Data records

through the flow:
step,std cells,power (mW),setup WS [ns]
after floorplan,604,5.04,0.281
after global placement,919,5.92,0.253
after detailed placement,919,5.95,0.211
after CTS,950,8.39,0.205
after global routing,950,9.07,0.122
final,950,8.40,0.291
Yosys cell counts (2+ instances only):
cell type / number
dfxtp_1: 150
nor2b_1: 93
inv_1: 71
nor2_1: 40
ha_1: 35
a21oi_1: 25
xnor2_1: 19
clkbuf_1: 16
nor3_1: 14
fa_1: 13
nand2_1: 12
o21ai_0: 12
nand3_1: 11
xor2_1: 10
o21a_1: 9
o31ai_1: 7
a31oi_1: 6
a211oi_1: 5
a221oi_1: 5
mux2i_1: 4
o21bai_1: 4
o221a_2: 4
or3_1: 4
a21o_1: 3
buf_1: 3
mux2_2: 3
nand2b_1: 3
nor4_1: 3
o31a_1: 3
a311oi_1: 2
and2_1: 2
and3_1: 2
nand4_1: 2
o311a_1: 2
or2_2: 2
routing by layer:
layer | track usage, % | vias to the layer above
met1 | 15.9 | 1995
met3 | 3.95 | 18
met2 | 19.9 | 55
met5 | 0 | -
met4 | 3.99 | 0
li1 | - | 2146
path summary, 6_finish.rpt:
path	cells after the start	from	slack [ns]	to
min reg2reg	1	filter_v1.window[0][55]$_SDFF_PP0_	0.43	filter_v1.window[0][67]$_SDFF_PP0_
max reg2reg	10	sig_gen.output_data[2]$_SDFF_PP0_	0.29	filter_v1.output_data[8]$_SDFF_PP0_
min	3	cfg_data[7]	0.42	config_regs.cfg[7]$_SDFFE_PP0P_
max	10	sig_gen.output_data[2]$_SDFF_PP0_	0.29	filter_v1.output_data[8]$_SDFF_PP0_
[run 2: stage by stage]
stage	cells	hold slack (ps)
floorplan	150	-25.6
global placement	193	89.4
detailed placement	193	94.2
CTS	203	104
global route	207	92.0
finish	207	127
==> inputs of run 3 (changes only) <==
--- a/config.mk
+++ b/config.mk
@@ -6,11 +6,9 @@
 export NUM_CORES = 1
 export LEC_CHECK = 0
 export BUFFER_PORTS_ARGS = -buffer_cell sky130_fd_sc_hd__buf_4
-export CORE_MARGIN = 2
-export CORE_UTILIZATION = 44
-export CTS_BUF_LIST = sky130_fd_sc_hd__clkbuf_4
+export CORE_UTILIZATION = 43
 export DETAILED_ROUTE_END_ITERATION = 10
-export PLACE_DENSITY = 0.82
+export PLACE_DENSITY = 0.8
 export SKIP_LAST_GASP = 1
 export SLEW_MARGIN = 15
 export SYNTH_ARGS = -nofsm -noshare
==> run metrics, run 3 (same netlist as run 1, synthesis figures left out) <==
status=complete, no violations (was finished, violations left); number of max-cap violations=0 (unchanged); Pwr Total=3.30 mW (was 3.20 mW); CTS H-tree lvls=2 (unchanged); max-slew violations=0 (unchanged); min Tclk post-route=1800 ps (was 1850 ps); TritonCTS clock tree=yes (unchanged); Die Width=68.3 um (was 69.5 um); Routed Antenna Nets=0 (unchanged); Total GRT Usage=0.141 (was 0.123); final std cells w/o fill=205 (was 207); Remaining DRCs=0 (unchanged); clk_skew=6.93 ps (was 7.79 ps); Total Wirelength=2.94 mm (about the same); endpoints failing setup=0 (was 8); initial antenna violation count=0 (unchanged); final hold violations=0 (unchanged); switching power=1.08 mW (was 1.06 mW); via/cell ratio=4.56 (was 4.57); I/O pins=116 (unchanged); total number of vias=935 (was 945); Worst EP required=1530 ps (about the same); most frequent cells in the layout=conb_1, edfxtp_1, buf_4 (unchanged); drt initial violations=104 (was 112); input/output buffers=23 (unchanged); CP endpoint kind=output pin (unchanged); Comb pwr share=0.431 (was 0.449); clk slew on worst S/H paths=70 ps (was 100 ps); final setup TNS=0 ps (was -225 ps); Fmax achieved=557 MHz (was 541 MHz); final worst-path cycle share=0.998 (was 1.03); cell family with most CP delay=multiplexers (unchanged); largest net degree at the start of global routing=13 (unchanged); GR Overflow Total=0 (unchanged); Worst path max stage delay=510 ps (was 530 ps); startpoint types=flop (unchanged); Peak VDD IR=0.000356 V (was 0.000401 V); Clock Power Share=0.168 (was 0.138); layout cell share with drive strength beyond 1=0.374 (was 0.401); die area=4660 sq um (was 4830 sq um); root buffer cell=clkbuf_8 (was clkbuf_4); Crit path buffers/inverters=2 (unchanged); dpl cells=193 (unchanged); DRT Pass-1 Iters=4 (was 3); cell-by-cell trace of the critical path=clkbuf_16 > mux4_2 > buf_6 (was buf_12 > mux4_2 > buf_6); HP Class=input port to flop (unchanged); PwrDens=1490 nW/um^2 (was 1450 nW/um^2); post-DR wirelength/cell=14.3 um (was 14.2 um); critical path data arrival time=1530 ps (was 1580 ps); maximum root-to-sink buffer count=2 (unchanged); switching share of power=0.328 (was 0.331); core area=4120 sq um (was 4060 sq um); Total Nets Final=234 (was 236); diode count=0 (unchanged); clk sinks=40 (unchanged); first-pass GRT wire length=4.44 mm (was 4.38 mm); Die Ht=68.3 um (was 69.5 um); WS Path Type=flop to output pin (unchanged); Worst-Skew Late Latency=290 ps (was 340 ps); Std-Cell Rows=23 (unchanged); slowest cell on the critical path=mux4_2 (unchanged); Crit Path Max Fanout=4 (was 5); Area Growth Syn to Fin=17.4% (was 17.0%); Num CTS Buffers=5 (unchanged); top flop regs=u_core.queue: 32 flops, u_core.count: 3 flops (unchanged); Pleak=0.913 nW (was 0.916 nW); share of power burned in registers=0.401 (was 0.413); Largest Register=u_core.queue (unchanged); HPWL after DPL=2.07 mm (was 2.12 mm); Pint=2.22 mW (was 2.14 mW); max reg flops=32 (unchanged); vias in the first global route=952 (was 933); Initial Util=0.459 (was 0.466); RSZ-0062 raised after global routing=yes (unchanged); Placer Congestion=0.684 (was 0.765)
`src/verilog/umi_flex_pkg.sv`:
```
// UMI bus widths, FIFO depth, command struct and input/output packet structs

package umi_flex_pkg;

   // ########################################################################
   // Bus widths
   // ########################################################################

   localparam int CW = 32;
   localparam int AW = 64;

   // Wide input bus and narrow output bus
   localparam int IDW = 256;
   localparam int ODW = 64;

   // Bytes carried by one output beat
   localparam int ODW_BYTES = ODW / 8;

   // Default number of buffered output chunks
   localparam int FIFO_DEPTH = 4;

   // ########################################################################
   // Command word
   // ########################################################################

   // First member lands in the top bits, so opcode sits at [4:0]
   typedef struct packed {
      logic [4:0] hostid;
      logic [1:0] user;
      logic       ex;
      logic       eof;
      logic       eom;
      logic [1:0] prot;
      logic [3:0] qos;
      // Words in the packet minus one
      logic [7:0] len;
      // Bytes per word are 2**size
      logic [2:0] size;
      logic [4:0] opcode;
   } umi_cmd_t;

   // ########################################################################
   // Packets
   // ########################################################################

   typedef struct packed {
      logic [IDW-1:0] data;
      logic [AW-1:0]  srcaddr;
      logic [AW-1:0]  dstaddr;
      umi_cmd_t       cmd;
   } umi_in_pkt_t;

   typedef struct packed {
      logic [ODW-1:0] data;
      logic [AW-1:0]  srcaddr;
      logic [AW-1:0]  dstaddr;
      umi_cmd_t       cmd;
   } umi_out_pkt_t;

endpackage

```
`src/verilog/umi_fifoflex.sv`:
```
// UMI 256-to-64 bit width converter top: splitter, output FIFO, bypass path and status

module umi_fifoflex
  (
   input  logic                        umi_in_clk,
   input  logic                        umi_in_nreset,
   // Skip the FIFO, only changed while idle
   input  logic                        bypass,
   // Wide input
   input  logic                        umi_in_valid,
   input  umi_flex_pkg::umi_in_pkt_t   umi_in_pkt,
   output logic                        umi_in_ready,
   // Narrow output
   output logic                        umi_out_valid,
   output umi_flex_pkg::umi_out_pkt_t  umi_out_pkt,
   input  logic                        umi_out_ready,
   // Status
   output logic                        fifo_full,
   output logic                        fifo_empty
   );

   import umi_flex_pkg::*;

   // Splitter output
   logic         split_valid;
   logic         split_ready;
   umi_out_pkt_t split_pkt;

   // FIFO side
   logic         fifo_wr;
   logic         fifo_rd;
   logic         fifo_full_raw;
   logic         fifo_empty_raw;
   umi_out_pkt_t fifo_pkt;

   // ########################################################################
   // Splitter
   // ########################################################################

   umi_width_split split_i
     (
      .umi_in_clk    (umi_in_clk),
      .umi_in_nreset (umi_in_nreset),
      .in_valid      (umi_in_valid),
      .in_pkt        (umi_in_pkt),
      .in_ready      (umi_in_ready),
      .out_valid     (split_valid),
      .out_pkt       (split_pkt),
      .out_ready     (split_ready)
      );

   // Back-pressure comes from the sink directly in bypass
   assign split_ready = bypass ? umi_out_ready : ~fifo_full_raw;

   // ########################################################################
   // Output FIFO
   // ########################################################################

   // Nothing is queued while bypassed
   assign fifo_wr = split_valid & split_ready & ~bypass;

   // Pop the head on every output transfer
   assign fifo_rd = umi_out_ready & ~fifo_empty_raw;

   umi_sync_fifo
     #(
       .DEPTH     (FIFO_DEPTH),
       .payload_t (umi_out_pkt_t)
       )
   fifo_i
     (
      .umi_in_clk    (umi_in_clk),
      .umi_in_nreset (umi_in_nreset),
      .wr_en         (fifo_wr),
      .wr_data       (split_pkt),
      .full          (fifo_full_raw),
      .rd_en         (fifo_rd),
      .rd_data       (fifo_pkt),
      .empty         (fifo_empty_raw)
      );

   // ########################################################################
   // Bypass select and status
   // ########################################################################

   assign umi_out_valid = bypass ? split_valid : ~fifo_empty_raw;
   assign umi_out_pkt   = bypass ? split_pkt   : fifo_pkt;

   // In bypass, full mirrors the sink stall
   assign fifo_full  = bypass ? ~umi_out_ready : fifo_full_raw;
   assign fifo_empty = bypass ? 1'b1           : fifo_empty_raw;

endmodule

```
`src/verilog/umi_sync_fifo.sv`:
```
// Single-clock FIFO with registered full/empty flags and a type-parameterized payload

module umi_sync_fifo
  #(
    // Power of two, at least 2
    parameter int  DEPTH     = umi_flex_pkg::FIFO_DEPTH,
    parameter type payload_t = umi_flex_pkg::umi_out_pkt_t
    )
   (
    input  logic     umi_in_clk,
    input  logic     umi_in_nreset,
    // Write side
    input  logic     wr_en,
    input  payload_t wr_data,
    output logic     full,
    // Read side
    input  logic     rd_en,
    output payload_t rd_data,
    output logic     empty
    );

   // Storage
   payload_t mem [DEPTH];

   // Pointers wrap naturally at DEPTH
   logic [$clog2(DEPTH)-1:0] wr_ptr;
   logic [$clog2(DEPTH)-1:0] rd_ptr;

   // Occupancy, one extra bit to hold DEPTH
   logic [$clog2(DEPTH):0]   count;
   logic [$clog2(DEPTH):0]   count_next;

   logic wr_ok;
   logic rd_ok;

   // Blocked accesses are dropped
   assign wr_ok = wr_en & ~full;
   assign rd_ok = rd_en & ~empty;

   always_comb
   begin
      count_next = count;
      if (wr_ok && !rd_ok)
         count_next = count + 1'b1;
      else if (rd_ok && !wr_ok)
         count_next = count - 1'b1;
   end

   // ########################################################################
   // Pointers and status
   // ########################################################################

   always_ff @(posedge umi_in_clk or negedge umi_in_nreset)
   begin
      if (!umi_in_nreset)
      begin
         wr_ptr <= '0;
         rd_ptr <= '0;
         count  <= '0;
         full   <= 1'b0;
         empty  <= 1'b1;
      end
      else
      begin
         if (wr_ok)
            wr_ptr <= wr_ptr + 1'b1;
         if (rd_ok)
            rd_ptr <= rd_ptr + 1'b1;
         count <= count_next;
         full  <= (count_next == DEPTH);
         empty <= (count_next == 0);
      end
   end

   // ########################################################################
   // Data
   // ########################################################################

   always_ff @(posedge umi_in_clk)
   begin
      if (wr_ok)
         mem[wr_ptr] <= wr_data;
   end

   // Head entry, valid whenever not empty
   assign rd_data = mem[rd_ptr];

endmodule

```
`src/verilog/umi_width_split.sv`:
```
// Splitter cutting wide UMI input packets into output-width chunks via a remainder latch

module umi_width_split
  (
   input  logic                        umi_in_clk,
   input  logic                        umi_in_nreset,
   // Wide side
   input  logic                        in_valid,
   input  umi_flex_pkg::umi_in_pkt_t   in_pkt,
   output logic                        in_ready,
   // Narrow side
   output logic                        out_valid,
   output umi_flex_pkg::umi_out_pkt_t  out_pkt,
   input  logic                        out_ready
   );

   import umi_flex_pkg::*;

   // Remainder of a packet still being cut
   logic        rem_valid;
   umi_in_pkt_t rem_pkt;

   // Packet currently being worked on
   umi_in_pkt_t held;

   logic [8:0]  words_per_beat;
   logic [8:0]  len_plus_one;
   logic        cut;
   logic        beat_done;

   umi_cmd_t    chunk_cmd;
   umi_cmd_t    rem_cmd;
   umi_in_pkt_t next_rem;

   // ########################################################################
   // Source selection and split decision
   // ########################################################################

   // Leftover data always goes first
   assign held = rem_valid ? rem_pkt : in_pkt;

   // Words that fit on the narrow bus for this size
   assign words_per_beat = 9'(ODW_BYTES) >> held.cmd.size;

   assign len_plus_one = {1'b0, held.cmd.len} + 9'd1;

   assign cut = (len_plus_one > words_per_beat);

   // Handshake
   assign out_valid = rem_valid | in_valid;
   assign in_ready  = ~rem_valid & out_ready;
   assign beat_done = out_valid & out_ready;

   // ########################################################################
   // Emitted chunk
   // ########################################################################

   always_comb
   begin
      chunk_cmd = held.cmd;
      if (cut)
      begin
         // Full beat, more to follow
         chunk_cmd.len = words_per_beat[7:0] - 8'd1;
         chunk_cmd.eom = 1'b0;
      end
   end

   assign out_pkt.cmd     = chunk_cmd;
   assign out_pkt.dstaddr = held.dstaddr;
   assign out_pkt.srcaddr = held.srcaddr;
   assign out_pkt.data    = held.data[ODW-1:0];

   // ########################################################################
   // Next remainder
   // ########################################################################

   // Original eom stays with the remainder
   always_comb
   begin
      rem_cmd     = held.cmd;
      rem_cmd.len = held.cmd.len - words_per_beat[7:0];
   end

   assign next_rem.cmd     = rem_cmd;
   assign next_rem.dstaddr = held.dstaddr + AW'(ODW_BYTES);
   assign next_rem.srcaddr = held.srcaddr + AW'(ODW_BYTES);
   assign next_rem.data    = held.data >> ODW;

   // Occupied after a cut, empty once the last chunk leaves
   always_ff @(posedge umi_in_clk or negedge umi_in_nreset)
   begin
      if (!umi_in_nreset)
         rem_valid <= 1'b0;
      else if (beat_done)
         rem_valid <= cut;
   end

   // Remainder contents
   always_ff @(posedge umi_in_clk)
   begin
      if (beat_done && cut)
         rem_pkt <= next_rem;
   end

endmodule
```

### [What is needed]
Where does "slack" occur in the data? Copy each line that has it.

### [Solution to this exercise]
path	cells after the start	from	slack [ns]	to
stage	cells	hold slack (ps)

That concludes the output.